A year ago I raved over the discovery of Sweet Captcha, a free captcha plugin for WordPress.

At the time, and until yesterday, the plugin appeared to do its task quietly, blocking thousands of spam comments on my blog publications.

Unfortunately, since at least Sunday, Sweet Captcha has been quietly serving pop-ups and pop-unders to visitors that click on links. The majority of these ads came from mediaupdate15.com, serving rogue malware, ransomware and other content.

I spent two days wondering whether my work station is infected, and ran extensive tests only to discover that all issues disappeared once Sweet Captcha was disabled, removed and deleted from the WordPress blogs.

In a cunning manner, the ads would set a cookie with a lifespan of several minutes, so that subsequent visits would not display ads immediately. That kept me from identifying the issue at first.

The Sweet Captcha incident is described in detail at the Sucuri blog, and the WordPress plugin has been removed from the WordPress.org repository. You can view a cached page here.

I hope the removal is permanent.

With the proliferation of WordPress as a publishing medium, one has to be very skeptical and careful about the use of plugins that can open a window to digital maladies. I no longer trust nor do I recommend Sweet Captcha; once the trust is gone, it’s gone for good.

Comments

  1. Yes, this is in fact the case as of today. We have experienced this with a number of our hosting clients and have required them to deactivate and uninstall the plugin.

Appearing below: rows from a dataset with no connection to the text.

===== config.mk =====
export PLATFORM = sky130hd
export DESIGN_NAME = csau_store_unit
export DESIGN_NICKNAME = d
export VERILOG_FILES = /design/src/rtl/csau_addr_gen.v /design/src/rtl/csau_store_unit.v
export VERILOG_INCLUDE_DIRS = /design/src /design/src/rtl
export SDC_FILE = /design/constraint.sdc
export NUM_CORES = 1
export LEC_CHECK = 0
export ABC_AREA = 1
export ABC_CLOCK_PERIOD_IN_PS = 5720
export BUFFER_PORTS_ARGS = -buffer_cell sky130_fd_sc_hd__buf_2
export CAP_MARGIN = 20
export CORE_MARGIN = 2
export CORE_UTILIZATION = 40
export CTS_CLUSTER_DIAMETER = 30
export CTS_CLUSTER_SIZE = 14
export DETAILED_ROUTE_END_ITERATION = 6
export GPL_TIMING_DRIVEN = 0
export PLACE_DENSITY = 0.61
export SETUP_SLACK_MARGIN = 0.2
export SLEW_MARGIN = 20
export SYNTH_ARGS = -nofsm -noshare
export SYNTH_HDL_FRONTEND = slang
export SYNTH_HIERARCHICAL = 1
export SYNTH_SLANG_ARGS = --single-unit

===== constraint.sdc =====
create_clock -name clk_i -period 5.72 [get_ports clk_i]
set_input_delay 1.144 -clock clk_i [delete_from_list [all_inputs] [get_ports clk_i]]
set_output_delay 1.144 -clock clk_i [all_outputs]
set_load 0.005 [all_outputs]

===== src/rtl/csau_defs.vh =====
// Constants of the coprocessor store address unit: field positions, offsets, counts
`ifndef CSAU_DEFS_VH
`define CSAU_DEFS_VH

// --------------------------------------------------------------------
// Instruction field positions
// --------------------------------------------------------------------
`define CSAU_COND_HI 31
`define CSAU_COND_LO 28
`define CSAU_CLASS_HI 27
`define CSAU_CLASS_LO 25
`define CSAU_CLASS_VAL 3'h6
`define CSAU_PRE_BIT 24
`define CSAU_UP_BIT 23
`define CSAU_LONG_BIT 22
`define CSAU_WB_BIT 21
`define CSAU_LOAD_BIT 20
`define CSAU_BASE_HI 19
`define CSAU_BASE_LO 16
`define CSAU_CREG_HI 15
`define CSAU_CREG_LO 12
`define CSAU_CNUM_HI 11
`define CSAU_CNUM_LO 8
`define CSAU_OFS_HI 7
`define CSAU_OFS_LO 0
`define CSAU_PC_REG 4'hF

// --------------------------------------------------------------------
// Program counter address bits, status and mode bits stripped
// --------------------------------------------------------------------
`define CSAU_PC_ADDR_MASK 32'h03FFFFFC

// --------------------------------------------------------------------
// Register map and fields
// --------------------------------------------------------------------
`define CSAU_REG_CTRL 4'h0
`define CSAU_REG_STATUS 4'h4
`define CSAU_REG_ADDR 4'h8
`define CSAU_REG_COUNT 4'hC
`define CSAU_CTRL_RST 2'h1
`define CSAU_CTRL_EN_BIT 0
`define CSAU_CTRL_NOTRANS_BIT 1

// --------------------------------------------------------------------
// Timing: cycles a coprocessor is given to accept the instruction
// --------------------------------------------------------------------
`define CSAU_ACCEPT_TIME_NS 80
`define CSAU_CLK_PERIOD_NS 10
`define CSAU_ACCEPT_CYCLES (`CSAU_ACCEPT_TIME_NS / `CSAU_CLK_PERIOD_NS)

`endif


===== src/rtl/csau_addr_gen.v =====
// Effective address generator for the coprocessor store
`default_nettype none

module csau_addr_gen (
  // Base selection
  input wire [31:0] base_val_i,
  input wire [31:0] pc_val_i,
  input wire [3:0] base_sel_i,
  input wire base_absent_i,
  // Offset and indexing
  input wire [7:0] offset_i,
  input wire up_i,
  input wire pre_i,
  // Results
  output wire [31:0] xfer_addr_o,
  output wire [31:0] final_addr_o
);

`include "csau_defs.vh"

  wire use_pc;
  wire [31:0] base_eff;
  wire [31:0] byte_ofs;
  wire [31:0] indexed;

  // No base register means program counter relative
  assign use_pc = base_absent_i | (base_sel_i == `CSAU_PC_REG);
  // Status and mode bits would corrupt the address
  assign base_eff = use_pc ? (pc_val_i & `CSAU_PC_ADDR_MASK) : base_val_i;
  // Word count to bytes; 8-bit magnitude reaches 1020 of the 1023 span
  assign byte_ofs = {22'h00000, offset_i, 2'h0};
  assign indexed = up_i ? (base_eff + byte_ofs) : (base_eff - byte_ofs);
  // Pre-index stores at the indexed address, post-index at the base
  assign xfer_addr_o = pre_i ? indexed : base_eff;
  assign final_addr_o = indexed;

endmodule // csau_addr_gen

`default_nettype wire


===== src/rtl/csau_store_unit.v =====
// Coprocessor store instruction: condition, handshake, address, write and write-back
// What this block does
// - Coprocessor register contents are written to memory at the effective address.
// - Address indexes a base register, pre-indexed or post-indexed.
// - Long/short bit is passed to the coprocessor; one means long.
// - Translation form drives the active-low translate output low during the write.
// - Four-bit number selects the coprocessor; only the matching one joins in.
// - With write-back and a base register other than the program counter, the new address returns to the base.
// - Offsets reach from minus to plus 1020 bytes around the base.
// - Offset is a word count, shifted left two before use.
// - Eight-bit magnitude is added when up, subtracted otherwise.
// - Status and mode bits are stripped from the program counter base.
// - Without a base register the program counter is the base.
// - A condition code is tested against the status flags.
// - A failed condition performs no transfer and changes nothing but the skip note.
`default_nettype none

`include "csau_defs.vh"

module csau_store_unit #(
  parameter ACCEPT_CYCLES = `CSAU_ACCEPT_CYCLES
) (
  // Clock and reset
  input wire clk_i,
  input wire nrst_i,
  // Instruction issue
  input wire instr_valid_i,
  input wire [31:0] instr_i,
  input wire base_absent_i,
  input wire [31:0] base_val_i,
  input wire [31:0] pc_val_i,
  input wire [3:0] flags_i,
  output reg instr_ready_o,
  output reg done_o,
  output reg undef_o,
  // Coprocessor side
  output reg cop_req_o,
  output reg [3:0] cop_num_o,
  output reg [3:0] cop_reg_o,
  output reg cop_long_o,
  input wire cop_accept_i,
  input wire [3:0] cop_id_i,
  input wire cop_data_valid_i,
  input wire [31:0] cop_data_i,
  // Memory bus
  output reg mem_we_o,
  output reg [31:0] mem_addr_o,
  output reg [31:0] mem_wdata_o,
  output reg mem_trans_n_o,
  input wire mem_ack_i,
  // Base register write-back
  output reg wb_en_o,
  output reg [3:0] wb_reg_o,
  output reg [31:0] wb_data_o,
  // Register port
  input wire [3:0] reg_addr_i,
  input wire [31:0] reg_wdata_i,
  input wire reg_wr_i,
  input wire reg_rd_i,
  output reg [31:0] reg_rdata_o
);

  // ------------------------------------------------------------------
  // States
  // ------------------------------------------------------------------
  localparam ST_IDLE = 3'h0;
  localparam ST_HAND = 3'h1;
  localparam ST_DATA = 3'h2;
  localparam ST_MEM = 3'h3;
  localparam ST_WB = 3'h4;
  localparam ST_DONE = 3'h5;
  // Last wait count before the trap
  localparam [31:0] ACC_LAST = ACCEPT_CYCLES - 1;

  reg [2:0] state_r;
  reg [31:0] instr_r;
  reg base_absent_r;
  reg [31:0] base_r;
  reg [31:0] pc_r;
  reg [7:0] wait_r;
  reg [1:0] ctrl_r;
  reg last_undef_r;
  reg last_skip_r;
  reg [31:0] last_addr_r;
  reg [31:0] count_r;

  wire [3:0] cond;
  wire flag_n;
  wire flag_z;
  wire flag_c;
  wire flag_v;
  reg cond_pass;
  wire is_store;
  wire pre_bit;
  wire wb_bit;
  wire do_trans;
  wire do_wb;
  wire [31:0] xfer_addr;
  wire [31:0] final_addr;

  // ------------------------------------------------------------------
  // Condition test on the flags at issue
  // ------------------------------------------------------------------
  assign cond = instr_i[`CSAU_COND_HI:`CSAU_COND_LO];
  assign flag_n = flags_i[3];
  assign flag_z = flags_i[2];
  assign flag_c = flags_i[1];
  assign flag_v = flags_i[0];

  always @* begin
    case (cond)
      4'h0: cond_pass = flag_z;
      4'h1: cond_pass = ~flag_z;
      4'h2: cond_pass = flag_c;
      4'h3: cond_pass = ~flag_c;
      4'h4: cond_pass = flag_n;
      4'h5: cond_pass = ~flag_n;
      4'h6: cond_pass = flag_v;
      4'h7: cond_pass = ~flag_v;
      4'h8: cond_pass = flag_c & ~flag_z;
      4'h9: cond_pass = ~flag_c | flag_z;
      4'hA: cond_pass = (flag_n == flag_v);
      4'hB: cond_pass = (flag_n != flag_v);
      4'hC: cond_pass = ~flag_z & (flag_n == flag_v);
      4'hD: cond_pass = flag_z | (flag_n != flag_v);
      4'hE: cond_pass = 1'b1;
      default: cond_pass = 1'b0;
    endcase
  end

  // Only the store form of the coprocessor transfer class is handled here
  assign is_store = (instr_i[`CSAU_CLASS_HI:`CSAU_CLASS_LO] == `CSAU_CLASS_VAL) &
                    ~instr_i[`CSAU_LOAD_BIT];

  // ------------------------------------------------------------------
  // Address generation on the captured instruction
  // ------------------------------------------------------------------
  assign pre_bit = instr_r[`CSAU_PRE_BIT];
  assign wb_bit = instr_r[`CSAU_WB_BIT];
  // The translation form is post-indexed with the write-back bit set
  assign do_trans = ~pre_bit & wb_bit & ~ctrl_r[`CSAU_CTRL_NOTRANS_BIT];
  // Post-index always moves a present base other than the program counter; pre-index only when asked
  assign do_wb = (wb_bit | ~pre_bit) & ~base_absent_r &
                 (instr_r[`CSAU_BASE_HI:`CSAU_BASE_LO] != `CSAU_PC_REG);

  csau_addr_gen u_addr (
    .base_val_i(base_r),
    .pc_val_i(pc_r),
    .base_sel_i(instr_r[`CSAU_BASE_HI:`CSAU_BASE_LO]),
    .base_absent_i(base_absent_r),
    .offset_i(instr_r[`CSAU_OFS_HI:`CSAU_OFS_LO]),
    .up_i(instr_r[`CSAU_UP_BIT]),
    .pre_i(pre_bit),
    .xfer_addr_o(xfer_addr),
    .final_addr_o(final_addr)
  );

  // ------------------------------------------------------------------
  // Sequencer
  // ------------------------------------------------------------------
  always @(posedge clk_i) begin
    if (!nrst_i) begin
      state_r <= ST_IDLE;
      instr_r <= 32'h00000000;
      base_absent_r <= 1'b0;
      base_r <= 32'h00000000;
      pc_r <= 32'h00000000;
      wait_r <= 8'h00;
      instr_ready_o <= 1'b0;
      done_o <= 1'b0;
      undef_o <= 1'b0;
      cop_req_o <= 1'b0;
      cop_num_o <= 4'h0;
      cop_reg_o <= 4'h0;
      cop_long_o <= 1'b0;
      mem_we_o <= 1'b0;
      mem_addr_o <= 32'h00000000;
      mem_wdata_o <= 32'h00000000;
      mem_trans_n_o <= 1'b1;
      wb_en_o <= 1'b0;
      wb_reg_o <= 4'h0;
      wb_data_o <= 32'h00000000;
      last_undef_r <= 1'b0;
      last_skip_r <= 1'b0;
      last_addr_r <= 32'h00000000;
      count_r <= 32'h00000000;
    end else begin
      done_o <= 1'b0;
      undef_o <= 1'b0;
      wb_en_o <= 1'b0;
      case (state_r)
        ST_IDLE: begin
          instr_ready_o <= ctrl_r[`CSAU_CTRL_EN_BIT];
          if (instr_valid_i && instr_ready_o && is_store) begin
            instr_ready_o <= 1'b0;
            instr_r <= instr_i;
            base_absent_r <= base_absent_i;
            base_r <= base_val_i;
            pc_r <= pc_val_i;
            if (cond_pass) begin
              // Number, register and length go out with the request
              cop_req_o <= 1'b1;
              cop_num_o <= instr_i[`CSAU_CNUM_HI:`CSAU_CNUM_LO];
              cop_reg_o <= instr_i[`CSAU_CREG_HI:`CSAU_CREG_LO];
              cop_long_o <= instr_i[`CSAU_LONG_BIT];
              wait_r <= 8'h00;
              state_r <= ST_HAND;
            end else begin
              // Skipped: no transfer, no write-back, no state but the note
              last_skip_r <= 1'b1;
              state_r <= ST_DONE;
            end
          end
        end
        ST_HAND: begin
          // Accept counts only from the coprocessor whose number matches
          if (cop_accept_i && (cop_id_i == cop_num_o)) begin
            cop_req_o <= 1'b0;
            state_r <= ST_DATA;
          end else if ({24'h000000, wait_r} == ACC_LAST) begin
            // Nobody answered: trap instead of storing
            cop_req_o <= 1'b0;
            undef_o <= 1'b1;
            last_undef_r <= 1'b1;
            last_skip_r <= 1'b0;
            state_r <= ST_DONE;
          end else begin
            wait_r <= wait_r + 8'h01;
          end
        end
        ST_DATA: begin
          if (cop_data_valid_i) begin
            mem_we_o <= 1'b1;
            mem_addr_o <= xfer_addr;
            mem_wdata_o <= cop_data_i;
            mem_trans_n_o <= ~do_trans;
            state_r <= ST_MEM;
          end
        end
        ST_MEM: begin
          // Write and translate request stand until the memory takes them
          if (mem_ack_i) begin
            mem_we_o <= 1'b0;
            mem_trans_n_o <= 1'b1;
            last_addr_r <= mem_addr_o;
            count_r <= count_r + 32'h00000001;
            last_undef_r <= 1'b0;
            last_skip_r <= 1'b0;
            state_r <= ST_WB;
          end
        end
        ST_WB: begin
          if (do_wb) begin
            wb_en_o <= 1'b1;
            wb_reg_o <= instr_r[`CSAU_BASE_HI:`CSAU_BASE_LO];
            wb_data_o <= final_addr;
          end
          state_r <= ST_DONE;
        end
        ST_DONE: begin
          // Flags are never an output of this unit, so they stay as they were
          done_o <= 1'b1;
          state_r <= ST_IDLE;
        end
        default: begin
          state_r <= ST_IDLE;
        end
      endcase
    end
  end

  // ------------------------------------------------------------------
  // Register port: control, status, last address, store count
  // ------------------------------------------------------------------
  always @(posedge clk_i) begin
    if (!nrst_i) begin
      ctrl_r <= `CSAU_CTRL_RST;
      reg_rdata_o <= 32'h00000000;
    end else begin
      if (reg_wr_i && (reg_addr_i == `CSAU_REG_CTRL)) begin
        ctrl_r <= reg_wdata_i[1:0];
      end
      reg_rdata_o <= 32'h00000000;
      if (reg_rd_i) begin
        case (reg_addr_i)
          `CSAU_REG_CTRL: reg_rdata_o <= {30'h0000000, ctrl_r};
          `CSAU_REG_STATUS: reg_rdata_o <= {29'h0000000, last_skip_r, last_undef_r,
                                            (state_r != ST_IDLE)};
          `CSAU_REG_ADDR: reg_rdata_o <= last_addr_r;
          `CSAU_REG_COUNT: reg_rdata_o <= count_r;
          default: reg_rdata_o <= 32'h00000000;
        endcase
      end
    end
  end

endmodule // csau_store_unit

`default_nettype wire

  2. These guys at SweetCaptcha went to the dark side and should have there heads handed to them.
    I spent many ours trying to find what caused the odd pop-unders popups on my clients site.
    As far as I am concerned they can make up whatever story they want, but they can never be trusted again. I made sure my server company new about what was coded into it so they could shut down the use of the plugin across all their servers, and I suggest anyone out there should do the same, notify your host send them to the Sucuri page as proof and make sure the block the use of that plugin. The less people who can use the plugin the better, the goal shut down SweetCaptcha put them out of business completely. They must be shown you can’t try and trick your user base.

    Maybe when they have very few to no users they will get the point.

  3. We too chased our tails for a few days and never thought to check that sweet little plugin that turned to the dark side. Thanks!!! we are running clean again. Proves the old adage we saw recently in politics, trust but verify.